Technologie dominiert den Journalismus
Jedes Jahr veröffentlicht das unabhängige Pew Project for Excellence in Journalism eine Gesamtanalyse des amerikanischen Medienmarktes (State of the News Media 2011). Die jüngste Studie stellt fest, dass seit 2000 die Zeitungsredaktionen im Schnitt 30 Prozent kleiner geworden seien. 46 Prozent der befragten Amerikaner erklärten, dass sie ihre News dreimal wöchentlich online abfragen. Damit hätten Online-News erstmalig die Zeitungen überholt, die es nur auf 40 Prozent schafften. Allerdings bleiben die Websites der grossen Zeitungen die wichtigsten Online-News-Quellen. Sieben der 25 Top-Zeitungen gehörten mittlerweile einem Hedgefonds. Die Studie stellt im Journalismusberuf ein «de-skilling» fest: Schlechtere Bezahlung, grösserer Zeitdruck, weniger Erfahrung und immer mehr Volontäre.
Zu den kommerziellen Gewinnern des technischen Umbruchs zählt die PEJ-Studie: Die Hersteller der mobilen Endgeräte (wie Apple), Suchmaschinen (wie Google) soziale Netzwerke (Facebook) oder Werbevermittler. Es sind die von der Technologie getriebenen Akteure und nicht mehr der Journalismus, die Medien, die den Zugang zur Öffentlichkeit dominieren.
Zu den politischen Gewinnern der von der Technik beherrschten «Informations-Revolution» gehört die Tea-Party. Die von superreichen Konservativen finanzierte rechtspopulistische Bewegung, die auch Erkenntnisse der Naturwissenschaft und Geschichtsschreibung leugnet, profitiert vom Nichtwissen einer schlecht informierten Gesellschaft, sie ist ein Produkt der Informationswüste.
Vierte Gewalt – oder neue Aera der Korruption
In einem viel beachteten Aufsatz erinnert Paul Starr an die Aufgabe des Journalismus: »Die Öffentlichkeit informieren und damit die Gesellschaft mit wirksamen Mitteln der Einflussaufnahme auf den Staat, die Parteien und die privaten Institutionen ausstatten». Diese Einflussnahme und Kontrollfunktion seien heute nicht mehr garantiert. Der Soziologe an der Princeton Universität umschreibt die Herausforderung für den Journalismus und das politische System: «Wenn wir die Rolle der Zeitungen als Vierte Gewalt ernst nehmen, dann bedeutet das Ende der Zeitungsära einen Wechsel des politischen Systems selber.
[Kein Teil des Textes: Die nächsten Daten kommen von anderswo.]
[src/inc/ptt_pkg.sv]
// constants and types shared by the pilot transfer trip scheme logic
package ptt_pkg;
    // register byte offsets on the apb bus
    localparam logic [7:0] CTRL_OFS = 8'h00;
    localparam logic [7:0] PU_DLY_OFS = 8'h04;
    localparam logic [7:0] PO_DLY_OFS = 8'h08;
    localparam logic [7:0] GUARD_OFS = 8'h0c;
    localparam logic [7:0] ECHO_DUR_OFS = 8'h10;
    localparam logic [7:0] ECHO_LOCK_OFS = 8'h14;
    localparam logic [7:0] SEAL_OFS = 8'h18;
    localparam logic [7:0] STAT_OFS = 8'h1c;
    localparam logic [7:0] INT_STAT_OFS = 8'h20;
    localparam logic [7:0] INT_CLR_OFS = 8'h24;
    localparam logic [7:0] INT_EN_OFS = 8'h28;
    // setting table: six timer settings from PU_DLY_OFS upward
    localparam int NUM_DLY = 6;
    localparam int IDX_PU = 0;
    localparam int IDX_PO = 1;
    localparam int IDX_GUARD = 2;
    localparam int IDX_ECHO_DUR = 3;
    localparam int IDX_ECHO_LOCK = 4;
    localparam int IDX_SEAL = 5;
    // control register fields
    localparam int CTRL_MODE_LSB = 0;
    localparam int CTRL_SEAL_BIT = 2;
    localparam int CTRL_DIR_EN_BIT = 3;
    localparam int CTRL_NEG_SEL_BIT = 4;
    localparam int CTRL_NEU_SEL_BIT = 5;
    localparam int CTRL_OPEN_CONT_BIT = 6;
    localparam int CTRL_ECHO_EN_BIT = 7;
    localparam int CTRL_W = 8;
    localparam logic [7:0] CTRL_RST = 8'h03;
    localparam logic [15:0] DLY_RST = 16'h0004;
    // interrupt event bits
    localparam int EV_TRIP = 0;
    localparam int EV_TX = 1;
    localparam int EV_ECHO = 2;
    localparam int EV_REV = 3;
    localparam int EV_W = 4;
    localparam logic [3:0] INT_RST = 4'h0;

    typedef enum logic [1:0] {
        MODE_DIRECT = 2'b00,
        MODE_PU = 2'b01,
        MODE_PO = 2'b10,
        MODE_OFF = 2'b11
    } ptt_mode_e;

    typedef enum logic [1:0] {
        ECHO_IDLE = 2'b00,
        ECHO_SEND = 2'b01,
        ECHO_LOCK = 2'b10
    } ptt_echo_e;
endpackage

[src/hw/ptt_pickup_timer.sv]
// pickup timer: qualifies an input that stays high for a set number of ticks
`timescale 1ns/1ps
module ptt_pickup_timer #(
    parameter int TW = 16
) (
    input wire logic pclk,
    input wire logic presetn,
    input wire logic clr,
    input wire logic tick,
    input wire logic din,
    input wire logic [TW-1:0] delay,
    output logic qual
);
    logic [TW-1:0] cnt_r;
    logic [TW-1:0] cnt_nxt;
    logic qual_r;
    logic qual_nxt;

    // count ticks while the input holds; any drop restarts the wait
    always_comb
    begin
        cnt_nxt = cnt_r;
        qual_nxt = 1'b0;
        if (clr || !din)
        begin
            cnt_nxt = '0;
        end
        else
        begin
            qual_nxt = (cnt_r >= delay);
            if (tick && cnt_r < delay)
            begin
                cnt_nxt = cnt_r + TW'(1);
            end
        end
    end

    always_ff @(posedge pclk or negedge presetn)
    begin
        if (!presetn)
        begin
            cnt_r <= '0;
            qual_r <= 1'b0;
        end
        else
        begin
            cnt_r <= cnt_nxt;
            qual_r <= qual_nxt;
        end
    end

    assign qual = qual_r;
endmodule // ptt_pickup_timer

[src/hw/ptt_echo.sv]
// echo sequencer: one timed echo, then a lockout before the next
`timescale 1ns/1ps
module ptt_echo #(
    parameter int TW = 16
) (
    input wire logic pclk,
    input wire logic presetn,
    input wire logic clr,
    input wire logic tick,
    input wire logic start,
    input wire logic [TW-1:0] dur,
    input wire logic [TW-1:0] lock,
    output logic echo_active,
    output logic echo_start
);
    ptt_pkg::ptt_echo_e st_r;
    ptt_pkg::ptt_echo_e st_nxt;
    logic [TW-1:0] cnt_r;
    logic [TW-1:0] cnt_nxt;

    // idle -> send for dur ticks -> lockout for lock ticks -> idle
    always_comb
    begin
        st_nxt = st_r;
        cnt_nxt = cnt_r;
        echo_start = 1'b0;
        unique case (st_r)
            ptt_pkg::ECHO_IDLE:
            begin
                cnt_nxt = '0;
                if (start)
                begin
                    st_nxt = ptt_pkg::ECHO_SEND; // [RULE9]
                    echo_start = 1'b1;
                end
            end
            ptt_pkg::ECHO_SEND:
            begin
                if (cnt_r >= dur)
                begin
                    st_nxt = ptt_pkg::ECHO_LOCK; // [RULE10]
                    cnt_nxt = '0;
                end
                else if (tick)
                begin
                    cnt_nxt = cnt_r + TW'(1);
                end
            end
            ptt_pkg::ECHO_LOCK:
            begin
                if (cnt_r >= lock)
                begin
                    st_nxt = ptt_pkg::ECHO_IDLE;
                    cnt_nxt = '0;
                end
                else if (tick)
                begin
                    cnt_nxt = cnt_r + TW'(1);
                end
            end
            default:
            begin
                st_nxt = ptt_pkg::ECHO_IDLE;
                cnt_nxt = '0;
            end
        endcase
        if (clr)
        begin
            st_nxt = ptt_pkg::ECHO_IDLE; // [RULE15]
            cnt_nxt = '0;
            echo_start = 1'b0;
        end
    end

    always_ff @(posedge pclk or negedge presetn)
    begin
        if (!presetn)
        begin
            st_r <= ptt_pkg::ECHO_IDLE;
            cnt_r <= '0;
        end
        else
        begin
            st_r <= st_nxt;
            cnt_r <= cnt_nxt;
        end
    end

    assign echo_active = (st_r == ptt_pkg::ECHO_SEND);
endmodule // ptt_echo
`config.mk`:
```
export PLATFORM = sky130hd
export DESIGN_NAME = lcf_top
export DESIGN_NICKNAME = d
export VERILOG_FILES = /design/src/common/lcf_pkg.sv /design/src/verilog/lcf_top.sv /design/src/verilog/lcf_sync.sv /design/src/verilog/lcf_filter.sv
export SDC_FILE = /design/constraint.sdc
export NUM_CORES = 1
export LEC_CHECK = 0
export BUFFER_PORTS_ARGS = -buffer_cell sky130_fd_sc_hd__buf_2
export CAP_MARGIN = 25
export CORE_MARGIN = 5
export CORE_UTILIZATION = 54
export DETAILED_ROUTE_END_ITERATION = 16
export PLACE_DENSITY = 0.76
export SYNTH_ARGS = -nofsm -noshare
export SYNTH_HDL_FRONTEND = slang
export SYNTH_SLANG_ARGS = --single-unit
```
`constraint.sdc`:
```
create_clock -name clk -period 13.3 [get_ports clk]
set_input_delay 1.995 -clock clk [delete_from_list [all_inputs] [get_ports clk]]
set_output_delay 1.995 -clock clk [all_outputs]
set_load 0.02 [all_outputs]
```
[config.mk]
export PLATFORM = sky130hd
export DESIGN_NAME = multimode_timer_pair
export DESIGN_NICKNAME = d
export VERILOG_FILES = /design/src/rtl/timer_pair_pkg.sv /design/src/rtl/multimode_timer_pair.sv
export SDC_FILE = /design/constraint.sdc
export NUM_CORES = 1
export LEC_CHECK = 0
export BUFFER_PORTS_ARGS = -buffer_cell sky130_fd_sc_hd__buf_2
export CAP_MARGIN = 20
export CORE_ASPECT_RATIO = 1.25
export CORE_MARGIN = 2
export CORE_UTILIZATION = 55
export DETAILED_ROUTE_END_ITERATION = 10
export PLACE_DENSITY_LB_ADDON = 0.08
export SYNTH_ARGS = -nofsm -noshare
export SYNTH_HDL_FRONTEND = slang
export SYNTH_SLANG_ARGS = --single-unit
[constraint.sdc]
create_clock -name i_clk_sys -period 3.2 [get_ports i_clk_sys]
set_input_delay 0.64 -clock i_clk_sys [delete_from_list [all_inputs] [get_ports i_clk_sys]]
set_output_delay 0.64 -clock i_clk_sys [all_outputs]
set_load 0.02 [all_outputs]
Zeitungen haben geholfen, die korrupten Tendenzen in der Regierung und Privatwirtschaft zu kontrollieren. Wenn wir eine neue Aera von Korruption verhindern wollen, dann müssen wir diese Vierte Gewalt erneut aufbieten auf anderen Wegen. Unsere neuen Technologien können uns von unseren alten Verpflichtungen nicht entbinden.»
Themenbezogene Interessenbindung der Autorin/des Autors
Hat die Konferenz in Boston vor Ort verfolgt.